Hundreds of trees in the historic Mount Hope Cemetery have fallen victim in recent years to weather, old age, and disease — about 250 trees since 2010. The comforting canopy of oaks, maples, spruces, and other tree varieties is a vital part of the aesthetic of the historic cemetery, officials say, so plans are under way to reforest Mount Hope.
The City of Rochester and Friends of Mount Hope Cemetery are overseeing the project. A consultant will be hired to create a tree master plan, which will likely be implemented in stages over the course of several years, officials say.
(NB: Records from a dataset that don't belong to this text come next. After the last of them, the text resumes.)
[src/rtl/mix_columns_engine.sv]
// Iterative AES MixColumns / InvMixColumns engine.
// A block is captured on the accepting edge, then COLS_PER_CYCLE columns are
// transformed per clock for N = 4/COLS_PER_CYCLE cycles. The result is held
// in DONE until the consumer takes it. A new block may be accepted on the same
// edge as the handoff, so blocks can be issued every N+1 cycles.
module mix_columns_engine #(
    parameter int COLS_PER_CYCLE = 1
) (
    input  logic         clk,
    input  logic         rst_n,
    input  logic         in_valid,
    output logic         in_ready,
    input  logic         in_mode,
    input  logic [127:0] in_data,
    output logic         out_valid,
    input  logic         out_ready,
    output logic [127:0] out_data,
    output logic         out_mode,
    output logic         busy
);

    localparam int N     = 4 / COLS_PER_CYCLE;
    localparam int CNT_W = (N > 1) ? $clog2(N) : 1;

    // Only 1, 2 or 4 columns per cycle divide the state evenly.
    generate
        if (COLS_PER_CYCLE != 1 && COLS_PER_CYCLE != 2 && COLS_PER_CYCLE != 4) begin : g_bad_cols
            $error("mix_columns_engine: COLS_PER_CYCLE must be 1, 2 or 4");
        end
    endgenerate

    typedef enum logic [1:0] {
        IDLE = 2'd0,
        RUN  = 2'd1,
        DONE = 2'd2
    } state_t;

    state_t             state_q, state_d;
    logic [CNT_W-1:0]   cnt_q, cnt_d;
    logic [127:0]       data_q, data_d;
    logic [127:0]       result_q, result_d;
    logic               mode_q, mode_d;
    logic [31:0]        col_in  [COLS_PER_CYCLE];
    logic [31:0]        col_out [COLS_PER_CYCLE];

    // Multiply by x in GF(2^8) modulo x^8+x^4+x^3+x+1.
    function automatic logic [7:0] xtime(input logic [7:0] b);
        return {b[6:0], 1'b0} ^ (b[7] ? 8'h1b : 8'h00);
    endfunction

    // One column through the circulant matrix; inv selects {0E,0B,0D,09}
    // instead of {02,03,01,01}. Products are built from x, 2x, 4x, 8x.
    function automatic logic [31:0] mix_col(input logic [31:0] col, input logic inv);
        logic [7:0] a   [4];
        logic [7:0] p   [4][4];
        logic [7:0] r   [4];
        logic [7:0] x2, x4, x8;
        logic [1:0] k;
        for (int j = 0; j < 4; j++) begin
            a[j] = col[31 - 8*j -: 8];
        end
        for (int j = 0; j < 4; j++) begin
            x2 = xtime(a[j]);
            x4 = xtime(x2);
            x8 = xtime(x4);
            if (!inv) begin
                p[j][0] = x2;
                p[j][1] = x2 ^ a[j];
                p[j][2] = a[j];
                p[j][3] = a[j];
            end else begin
                p[j][0] = x8 ^ x4 ^ x2;
                p[j][1] = x8 ^ x2 ^ a[j];
                p[j][2] = x8 ^ x4 ^ a[j];
                p[j][3] = x8 ^ a[j];
            end
        end
        for (int i = 0; i < 4; i++) begin
            r[i] = 8'h00;
            for (int j = 0; j < 4; j++) begin
                k    = 2'(j - i);
                r[i] = r[i] ^ p[j][k];
            end
        end
        return {r[0], r[1], r[2], r[3]};
    endfunction

    // Pick the columns of the current group out of the captured state.
    always_comb begin
        for (int g = 0; g < COLS_PER_CYCLE; g++) begin
            col_in[g] = data_q[127 - 32*(int'(cnt_q)*COLS_PER_CYCLE + g) -: 32];
        end
    end

    generate
        for (genvar gi = 0; gi < COLS_PER_CYCLE; gi++) begin : g_col
            assign col_out[gi] = mix_col(col_in[gi], mode_q);
        end
    endgenerate

    // Next-state, capture, result write-back and handshake outputs.
    always_comb begin
        state_d   = state_q;
        cnt_d     = cnt_q;
        data_d    = data_q;
        mode_d    = mode_q;
        result_d  = result_q;
        in_ready  = 1'b0;
        out_valid = 1'b0;
        case (state_q)
            IDLE: begin
                in_ready = 1'b1;
                if (in_valid) begin
                    data_d  = in_data;
                    mode_d  = in_mode;
                    cnt_d   = '0;
                    state_d = RUN;
                end
            end
            RUN: begin
                for (int g = 0; g < COLS_PER_CYCLE; g++) begin
                    result_d[127 - 32*(int'(cnt_q)*COLS_PER_CYCLE + g) -: 32] = col_out[g];
                end
                if (cnt_q == CNT_W'(N - 1)) begin
                    cnt_d   = '0;
                    state_d = DONE;
                end else begin
                    cnt_d = cnt_q + CNT_W'(1);
                end
            end
            DONE: begin
                out_valid = 1'b1;
                in_ready  = out_ready;
                if (out_ready) begin
                    if (in_valid) begin
                        data_d  = in_data;
                        mode_d  = in_mode;
                        cnt_d   = '0;
                        state_d = RUN;
                    end else begin
                        state_d = IDLE;
                    end
                end
            end
            default: state_d = IDLE;
        endcase
    end

    // State registers; reset discards any block in flight.
    always_ff @(posedge clk or negedge rst_n) begin
        if (!rst_n) begin
            state_q  <= IDLE;
            cnt_q    <= '0;
            data_q   <= '0;
            mode_q   <= 1'b0;
            result_q <= '0;
        end else begin
            state_q  <= state_d;
            cnt_q    <= cnt_d;
            data_q   <= data_d;
            mode_q   <= mode_d;
            result_q <= result_d;
        end
    end

    assign out_data = result_q;
    assign out_mode = mode_q;
    assign busy     = (state_q != IDLE);

endmodule
`src/rtl/rl_pkg.sv`:
```
// Shared definitions for the grid-world episode controller.
//   - Action encodings presented by the policy on new_action.
//   - Reward constants reported on upd_reward.
//   - Controller FSM state enumeration.
package rl_pkg;

    // Action codes; every other 4-bit code means "stay".
    localparam logic [3:0] ACT_RIGHT = 4'd0;
    localparam logic [3:0] ACT_UP    = 4'd1;
    localparam logic [3:0] ACT_LEFT  = 4'd2;
    localparam logic [3:0] ACT_DOWN  = 4'd3;

    // Rewards (8-bit signed).
    localparam logic signed [7:0] REWARD_GOAL    = 8'sd100;
    localparam logic signed [7:0] REWARD_BLOCKED = -8'sd10;
    localparam logic signed [7:0] REWARD_STEP    = -8'sd1;

    typedef enum logic [1:0] {
        ST_IDLE = 2'd0,
        ST_ACT  = 2'd1,
        ST_UPD  = 2'd2,
        ST_DONE = 2'd3
    } ctrl_state_t;

endpackage

```
`src/rtl/grid_step.sv`:
```
// Combinational grid-world move.
// Given the agent position (1..GRID_W*GRID_W, row-major, 1 at top-left)
// and an action code, produce the resulting position and whether the
// move was blocked (wall hit or a non-move action code).
// Ports:
//   new_action    [3:0] action code (see rl_pkg)
//   current_state [5:0] position before the move
//   next_state    [5:0] position after the move
//   blocked             1 when the position did not change by a legal move
module grid_step
    import rl_pkg::*;
#(
    parameter int GRID_W = 5
) (
    input  logic [3:0] new_action,
    input  logic [5:0] current_state,
    output logic [5:0] next_state,
    output logic       blocked
);

    localparam logic [5:0] GW       = 6'(GRID_W);
    localparam logic [5:0] LAST_ROW = 6'(GRID_W * (GRID_W - 1));

    // Column position: 0 means right-most column, 1 means left-most.
    logic [5:0] col;
    assign col = current_state % GW;

    always_comb begin
        next_state = current_state;
        blocked    = 1'b1;
        case (new_action)
            ACT_RIGHT: begin
                if (col != 6'd0) begin
                    next_state = current_state + 6'd1;
                    blocked    = 1'b0;
                end
            end
            ACT_UP: begin
                if (current_state > GW) begin
                    next_state = current_state - GW;
                    blocked    = 1'b0;
                end
            end
            ACT_LEFT: begin
                if (col != 6'd1) begin
                    next_state = current_state - 6'd1;
                    blocked    = 1'b0;
                end
            end
            ACT_DOWN: begin
                if (current_state <= LAST_ROW) begin
                    next_state = current_state + GW;
                    blocked    = 1'b0;
                end
            end
            default: begin
                next_state = current_state;
                blocked    = 1'b1;
            end
        endcase
    end

endmodule

```
`src/rtl/episode_controller.sv`:
```
// Episode controller for a tabular RL agent on a GRID_W x GRID_W grid.
// Accepts actions from a policy, computes the transition record
// (state, action, next, reward) and hands it to a learner with a
// valid/ready handshake; tracks position, step count and episode count.
// Ports:
//   clk, rst                 clock, synchronous active-high reset
//   start                    begin an episode (IDLE only)
//   abort                    end the episode early (ACT/UPD only)
//   action_valid/new_action  policy action, accepted when action_ready
//   action_ready             high in ACT
//   upd_valid/upd_ready      transition record handshake
//   upd_state/upd_action/upd_next/upd_reward  transition record
//   current_state            agent position
//   step_count               steps completed this episode
//   episode_count            episodes completed (wraps)
//   episode_done             one-cycle pulse at episode end
//   busy                     FSM not in IDLE
module episode_controller
    import rl_pkg::*;
#(
    parameter int GRID_W      = 5,
    parameter int START_STATE = 1,
    parameter int GOAL_STATE  = 25,
    parameter int MAX_STEPS   = 40
) (
    input  logic        clk,
    input  logic        rst,
    input  logic        start,
    input  logic        abort,
    input  logic        action_valid,
    input  logic [3:0]  new_action,
    output logic        action_ready,
    output logic        upd_valid,
    input  logic        upd_ready,
    output logic [5:0]  upd_state,
    output logic [3:0]  upd_action,
    output logic [5:0]  upd_next,
    output logic [7:0]  upd_reward,
    output logic [5:0]  current_state,
    output logic [5:0]  step_count,
    output logic [15:0] episode_count,
    output logic        episode_done,
    output logic        busy
);

    localparam logic [5:0] START_C = 6'(START_STATE);
    localparam logic [5:0] GOAL_C  = 6'(GOAL_STATE);
    localparam logic [5:0] MAX_C   = 6'(MAX_STEPS);

    ctrl_state_t state_q, state_d;

    logic [5:0]        step_next;
    logic              blocked;
    logic [5:0]        step_inc;
    logic signed [7:0] reward_d;
    logic              act_hs;
    logic              upd_hs;

    grid_step #(
        .GRID_W (GRID_W)
    ) u_grid_step (
        .new_action    (new_action),
        .current_state (current_state),
        .next_state    (step_next),
        .blocked       (blocked)
    );

    assign step_inc = step_count + 6'd1;

    // Abort wins over either handshake in the same cycle.
    assign act_hs = (state_q == ST_ACT) && action_valid && !abort;
    assign upd_hs = (state_q == ST_UPD) && upd_ready && !abort;

    // Goal reward takes precedence over the blocked penalty.
    always_comb begin
        if (step_next == GOAL_C)
            reward_d = REWARD_GOAL;
        else if (blocked)
            reward_d = REWARD_BLOCKED;
        else
            reward_d = REWARD_STEP;
    end

    always_ff @(posedge clk) begin
        if (rst)
            state_q <= ST_IDLE;
        else
            state_q <= state_d;
    end

    always_comb begin
        state_d = state_q;
        case (state_q)
            ST_IDLE: begin
                if (start)
                    state_d = ST_ACT;
            end
            ST_ACT: begin
                if (abort)
                    state_d = ST_IDLE;
                else if (action_valid)
                    state_d = ST_UPD;
            end
            ST_UPD: begin
                if (abort)
                    state_d = ST_IDLE;
                else if (upd_ready) begin
                    if (upd_next == GOAL_C || step_inc == MAX_C)
                        state_d = ST_DONE;
                    else
                        state_d = ST_ACT;
                end
            end
            ST_DONE: begin
                state_d = ST_IDLE;
            end
            default: begin
                state_d = ST_IDLE;
            end
        endcase
    end

    always_ff @(posedge clk) begin
        if (rst) begin
            current_state <= START_C;
            step_count    <= 6'd0;
            episode_count <= 16'd0;
            upd_state     <= 6'd0;
            upd_action    <= 4'd0;
            upd_next      <= 6'd0;
            upd_reward    <= 8'd0;
        end else begin
            if (state_q == ST_IDLE && start) begin
                current_state <= START_C;
                step_count    <= 6'd0;
            end
            if (act_hs) begin
                upd_state  <= current_state;
                upd_action <= new_action;
                upd_next   <= step_next;
                upd_reward <= reward_d;
            end
            if (upd_hs) begin
                current_state <= upd_next;
                step_count    <= step_inc;
            end
            if (state_q == ST_DONE)
                episode_count <= episode_count + 16'd1;
        end
    end

    // Status outputs decode straight from the state register; DONE lasts
    // exactly one cycle so episode_done is a single pulse.
    assign action_ready = (state_q == ST_ACT);
    assign upd_valid    = (state_q == ST_UPD);
    assign episode_done = (state_q == ST_DONE);
    assign busy         = (state_q != ST_IDLE);

endmodule
```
The city and the Friends group also hope to raise $70,000 through a public campaign to help fund the project. The campaign was launched on October 3, 2013 — the cemetery's 175th birthday. As of December 27, approximately $9,500 had been raised.
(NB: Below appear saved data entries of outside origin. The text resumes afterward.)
<file path="config.mk">
export PLATFORM = sky130hd
export DESIGN_NAME = voxel_fetch_master_flat
export DESIGN_NICKNAME = d
export VERILOG_FILES = /design/src/rtl/voxel_fetch_master_if.sv /design/src/rtl/voxel_fetch_master.sv /design/src/flat_wrapper.sv
export SDC_FILE = /design/constraint.sdc
export NUM_CORES = 1
export LEC_CHECK = 0
export CAP_MARGIN = 20
export CORE_UTILIZATION = 35
export DETAILED_ROUTE_END_ITERATION = 10
export DONT_BUFFER_PORTS = 1
export PLACE_DENSITY = 0.62
export SLEW_MARGIN = 20
export SYNTH_ARGS = -nofsm -noshare
export SYNTH_HDL_FRONTEND = slang
export SYNTH_SLANG_ARGS = --single-unit
</file>
<file path="constraint.sdc">
create_clock -name clock -period 3.9 [get_ports clock]
set_input_delay 0.78 -clock clock [delete_from_list [all_inputs] [get_ports clock]]
set_output_delay 0.78 -clock clock [all_outputs]
set_load 0.01 [all_outputs]
</file>
<file path="src/rtl/voxel_fetch_master_if.sv">
// Voxel fetch bus bundle: Avalon-MM read port
// and the valid/ready output word stream.
interface voxel_fetch_master_if;
  logic [31:0] m1_address;
  logic        m1_read;
  logic        m1_waitrequest;
  logic [31:0] m1_readdata;
  logic        m1_readdatavalid;
  logic [31:0] out_data;
  logic        out_valid;
  logic        out_ready;

  modport master (
    output m1_address, m1_read,
    input  m1_waitrequest, m1_readdata,
    input  m1_readdatavalid,
    output out_data, out_valid,
    input  out_ready
  );

  modport slave (
    input  m1_address, m1_read,
    output m1_waitrequest, m1_readdata,
    output m1_readdatavalid,
    input  out_data, out_valid,
    output out_ready
  );
endinterface

</file>
<file path="src/rtl/voxel_fetch_master.sv">
// Voxel fetch master: pipelined Avalon reads into
// a space-reserved FIFO, streamed out in order.
module voxel_fetch_master #(
  parameter int MAX_OUTSTANDING = 8,
  parameter int FIFO_DEPTH      = 16
) (
  input  logic        clock,
  input  logic        reset_n,
  input  logic        start,
  input  logic [31:0] base_addr,
  input  logic [31:0] word_count,
  output logic        busy,
  output logic        done,
  voxel_fetch_master_if.master bus
);

  localparam int AW =
    (FIFO_DEPTH > 1) ? $clog2(FIFO_DEPTH) : 1;
  localparam int CW = $clog2(FIFO_DEPTH + 1);
  localparam logic [CW:0] L_DEPTH =
    FIFO_DEPTH[CW:0];
  localparam logic [CW-1:0] L_MAX =
    MAX_OUTSTANDING[CW-1:0];
  localparam logic [AW-1:0] L_LAST =
    AW'(FIFO_DEPTH - 1);

  typedef enum logic [1:0] {
    S_IDLE,
    S_ISSUE,
    S_DRAIN
  } state_t;

  state_t        r_state;
  logic [31:0]   r_addr;
  logic [31:0]   r_remaining;
  logic [CW-1:0] r_out;
  logic [CW-1:0] r_cnt;
  logic [AW-1:0] r_wptr;
  logic [AW-1:0] r_rptr;
  logic [31:0]   r_mem [FIFO_DEPTH];
  logic          r_read;
  logic          r_busy;
  logic          r_done;

  logic          w_accept;
  logic          w_push;
  logic          w_pop;
  logic [CW-1:0] w_out_nxt;
  logic [CW-1:0] w_cnt_nxt;
  logic [CW:0]   w_reserved;
  logic          w_credit;

  // Handshake events and next-cycle credit view.
  // A stale response (nothing in flight) is dropped.
  always_comb begin
    w_accept   = r_read && !bus.m1_waitrequest;
    w_push     = bus.m1_readdatavalid
                 && (r_out != '0);
    w_pop      = (r_cnt != '0) && bus.out_ready;
    w_out_nxt  = r_out + CW'(w_accept)
                 - CW'(w_push);
    w_cnt_nxt  = r_cnt + CW'(w_push)
                 - CW'(w_pop);
    w_reserved = {1'b0, w_out_nxt}
                 + {1'b0, w_cnt_nxt};
    w_credit   = (w_reserved < L_DEPTH)
                 && (w_out_nxt < L_MAX);
  end

  // Control FSM, counters and FIFO pointers.
  always_ff @(posedge clock or negedge reset_n) begin
    if (!reset_n) begin
      r_state     <= S_IDLE;
      r_addr      <= '0;
      r_remaining <= '0;
      r_out       <= '0;
      r_cnt       <= '0;
      r_wptr      <= '0;
      r_rptr      <= '0;
      r_read      <= 1'b0;
      r_busy      <= 1'b0;
      r_done      <= 1'b0;
    end else begin
      r_done <= 1'b0;
      r_out  <= w_out_nxt;
      r_cnt  <= w_cnt_nxt;
      if (w_push)
        r_wptr <= (r_wptr == L_LAST) ?
                  '0 : r_wptr + 1'b1;
      if (w_pop)
        r_rptr <= (r_rptr == L_LAST) ?
                  '0 : r_rptr + 1'b1;
      unique case (r_state)
        S_IDLE: begin
          if (start) begin
            if (word_count == '0) begin
              r_done <= 1'b1;
            end else begin
              r_addr      <= base_addr & ~32'h3;
              r_remaining <= word_count;
              r_busy      <= 1'b1;
              r_read      <= w_credit;
              r_state     <= S_ISSUE;
            end
          end
        end
        S_ISSUE: begin
          if (w_accept) begin
            r_addr      <= r_addr + 32'd4;
            r_remaining <= r_remaining - 32'd1;
            if (r_remaining == 32'd1) begin
              r_read  <= 1'b0;
              r_state <= S_DRAIN;
            end else begin
              r_read <= w_credit;
            end
          end else if (!r_read) begin
            r_read <= w_credit;
          end
        end
        S_DRAIN: begin
          if (r_out == '0 && r_cnt == '0) begin
            r_done  <= 1'b1;
            r_busy  <= 1'b0;
            r_state <= S_IDLE;
          end
        end
        default: r_state <= S_IDLE;
      endcase
    end
  end

  // FIFO storage; contents are don't-care when empty.
  always_ff @(posedge clock) begin
    if (w_push)
      r_mem[r_wptr] <= bus.m1_readdata;
  end

  assign bus.m1_address = r_addr;
  assign bus.m1_read    = r_read;
  assign bus.out_valid  = (r_cnt != '0);
  assign bus.out_data   = (r_cnt != '0) ?
                          r_mem[r_rptr] : '0;
  assign busy = r_busy;
  assign done = r_done;

endmodule

</file>
<file path="src/flat_wrapper.sv">
// flat-port wrapper written by rule: the top's interface ports become plain ports
module voxel_fetch_master_flat 
#(
  parameter int MAX_OUTSTANDING = 8,
  parameter int FIFO_DEPTH      = 16
)
  (clock, reset_n, start, base_addr, word_count, busy, done, bus_m1_address, bus_m1_read, bus_m1_waitrequest, bus_m1_readdata, bus_m1_readdatavalid, bus_out_data, bus_out_valid, bus_out_ready);
  voxel_fetch_master_if bus_i ();
  input  logic clock;
  input  logic reset_n;
  input  logic start;
  input  logic [31:0] base_addr;
  input  logic [31:0] word_count;
  output logic busy;
  output logic done;
  output wire logic [$bits(bus_i.m1_address)-1:0] bus_m1_address;
  output wire logic [$bits(bus_i.m1_read)-1:0] bus_m1_read;
  input wire logic [$bits(bus_i.m1_waitrequest)-1:0] bus_m1_waitrequest;
  input wire logic [$bits(bus_i.m1_readdata)-1:0] bus_m1_readdata;
  input wire logic [$bits(bus_i.m1_readdatavalid)-1:0] bus_m1_readdatavalid;
  output wire logic [$bits(bus_i.out_data)-1:0] bus_out_data;
  output wire logic [$bits(bus_i.out_valid)-1:0] bus_out_valid;
  input wire logic [$bits(bus_i.out_ready)-1:0] bus_out_ready;
  assign bus_m1_address = bus_i.m1_address;
  assign bus_m1_read = bus_i.m1_read;
  assign bus_i.m1_waitrequest = bus_m1_waitrequest;
  assign bus_i.m1_readdata = bus_m1_readdata;
  assign bus_i.m1_readdatavalid = bus_m1_readdatavalid;
  assign bus_out_data = bus_i.out_data;
  assign bus_out_valid = bus_i.out_valid;
  assign bus_i.out_ready = bus_out_ready;
  voxel_fetch_master #(.MAX_OUTSTANDING(MAX_OUTSTANDING), .FIFO_DEPTH(FIFO_DEPTH)) u_core (.clock(clock), .reset_n(reset_n), .start(start), .base_addr(base_addr), .word_count(word_count), .busy(busy), .done(done), .bus(bus_i));
endmodule
</file>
Many of the trees that were removed were Norway maples, officials say, which is an invasive species.
"Because of that, they don't live very long," says Mary Gaudioso, who is assistant commissioner of the city's Department of Environmental Services. "It appears that many were planted at about the same time."
They were probably planted because they grow quickly, says JoAnn Beck, the city's senior landscape architect. "The whole idea of managing the forest and reducing the pest species is kind of a modern idea," she says.
Mount Hope has a diverse palette of trees, Gaudioso says, so the master plan must preserve that variety. But the trees must also fit the character of the parts of the cemetery they're planted in, she says.
"In certain areas we have very tall trees, like oak trees," Gaudioso says. "So if we're replacing in that area, we're looking for similar structure."